The electrochemical experiments were performed using 2032-type coin cells with metallic lithium foil as the counter electrode. The working electrodes were prepared with active materials, carbon black, and PVDF binder at a weight ratio of 8 : 1 : 1 in N-methyl-2 pyrrolidinone (NMP). The obtained slurry was coated onto Cu foil and dried at 120 °C for 12 h. The dried tape was then punched into round plates with a diameter of 12.0 mm to be used as the cathode electrodes. The loading density of the electrode was about 2 mg cm⁻². The working electrode and counter electrode were separated by a Celgard 2400 membrane. The electrolyte used was 1 M LiPF₆ dissolved in a mixture of ethyl carbonate (EC), dimethyl carbonate (DMC) and ethylmethyl carbonate (EMC) with a volume ratio of 1 : 1 : 1. The assembly of the cell was conducted in an Ar-filled glove box (H₂O and O₂ <1 ppm) followed by an overnight aging treatment before the test. Galvanostatic charge–discharge was measured on a LAND battery tester (LAND CT 2001A, China) in the voltage window of 1.0–3.0 V versus Li⁺/Li. All of the specific capacities were calculated on the basis of the total weight of the active materials. Cyclic voltammetry (CV) and electrochemical impedance spectroscopy (EIS) were measured using a potentiostat (CHI 604C, CH Instrumental Inc.). The impedance spectra were carried out in the frequency range from 100 kHz to 0.01 Hz.

3. Results and discussion

We performed field-emission scanning electron microscopy (FESEM) and transmission electron microscopy (TEM) analyses on the synthesized TiO₂–B nanosheets, and these are shown in Fig. 1. These nanosheets can be clearly distinguished in the SEM image (Fig. 1a) and low-magnification TEM image (Fig. 1b).
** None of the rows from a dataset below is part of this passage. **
==> src/msr_flag_group.sv <==
// one set of twelve sticky port flags with read-sequence clearing
`timescale 1ns/1ps
`include "msr_cfg.svh"
module msr_flag_group
  import msr_pkg::*;
#(
  parameter int NPORTS = `MSR_NPORTS
) (
  // clock and reset
  input  wire logic              core_clk_in,
  input  wire logic              nrst_in,
  // per-port set strobes
  input  wire logic [NPORTS-1:0] set_in,
  // read events
  input  wire logic              sum_rd_in,
  input  wire logic              a_rd_in,
  input  wire logic              b_rd_in,
  // flag state
  output logic [NPORTS-1:0]      flags_out
);
  msr_clr_t                clr_st_r;
  logic                    a_seen_r;
  logic                    b_seen_r;
  logic                    clr_now;
  // both halves read after the summary read completes the sequence
  assign clr_now = (clr_st_r == MSR_CLR_ARMED) &&
                   ((a_seen_r || a_rd_in) && (b_seen_r || b_rd_in));
  // sequence tracker; a new summary read restarts it
  always_ff @(posedge core_clk_in) begin
    if (!nrst_in) begin
      clr_st_r <= MSR_CLR_IDLE;
      a_seen_r <= 1'b0;
      b_seen_r <= 1'b0;
    end else if (sum_rd_in) begin
      clr_st_r <= MSR_CLR_ARMED;
      a_seen_r <= 1'b0;
      b_seen_r <= 1'b0;
    end else begin
      case (clr_st_r)
        MSR_CLR_ARMED: begin
          if (clr_now) begin
            clr_st_r <= MSR_CLR_IDLE;
            a_seen_r <= 1'b0;
            b_seen_r <= 1'b0;
          end else begin
            a_seen_r <= a_seen_r | a_rd_in;
            b_seen_r <= b_seen_r | b_rd_in;
          end
        end
        default: begin
          clr_st_r <= MSR_CLR_IDLE;
        end
      endcase
    end
  end
  // flags are never gated by masks; a set in the clear cycle wins
  always_ff @(posedge core_clk_in) begin
    if (!nrst_in) begin
      flags_out <= '0;
    end else if (clr_now && !sum_rd_in) begin
      flags_out <= set_in;
    end else begin
      flags_out <= flags_out | set_in;
    end
  end
endmodule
Fig. 1 (a) SEM images and (b, c and d) TEM images of TiO₂–B nanosheets. Inset in d shows the SAED pattern of TiO₂–B nanosheets.

They exist in the form of groups of nanosheets. The magnified TEM image (Fig. 1c) revealed that all nanosheets are rolled up due to surface tension, which is similar to the general behaviour of graphene. The HRTEM (Fig. 1d) and SAED pattern (inset in Fig. 1d) of the TiO₂–B nanosheets have shown unsharp crystal lattice fingerprints and Debye Scherrer rings, indicating the poor crystalline nature of the TiO₂–B nanosheets.

Fig. 2 shows the FESEM and TEM images of the N-TiO₂–B/NG composite. From the FESEM image (Fig. 2a) we can see that the N-TiO₂–B/NG composite was composed of a lot of layered nanosheets. The formation of such structures implies the successful growth of TiO₂–B nanosheets-on-graphene, since only the aggregation of TiO₂–B nanosheets with flower-like morphology is formed without the graphene support (Fig. 1a). From the TEM image of the N-TiO₂–B/NG composite at a low magnification (Fig. 2c), we can see that the TiO₂–B nanosheets are homogeneously loaded on the graphene nanosheets. The higher magnification TEM image revealed that the TiO₂–B nanosheets only have 3 to 6 layers with a thickness of 2–4 nm (indicated by red arrows). The HRTEM of the N-TiO₂–B/NG composite (Fig. 2e) clearly displays the lattice fringes of TiO₂–B, indicating the highly crystalline nature of N-TiO₂–B nanosheets in the TiO₂–B/NG composite. The interplanar distance between the lattice fringes is 0.31 nm, which can be indexed to the (002) crystal plane of TiO₂–B. The SAED pattern (insets in Fig. 2e) further reveals the perfect crystallinity of TiO₂–B.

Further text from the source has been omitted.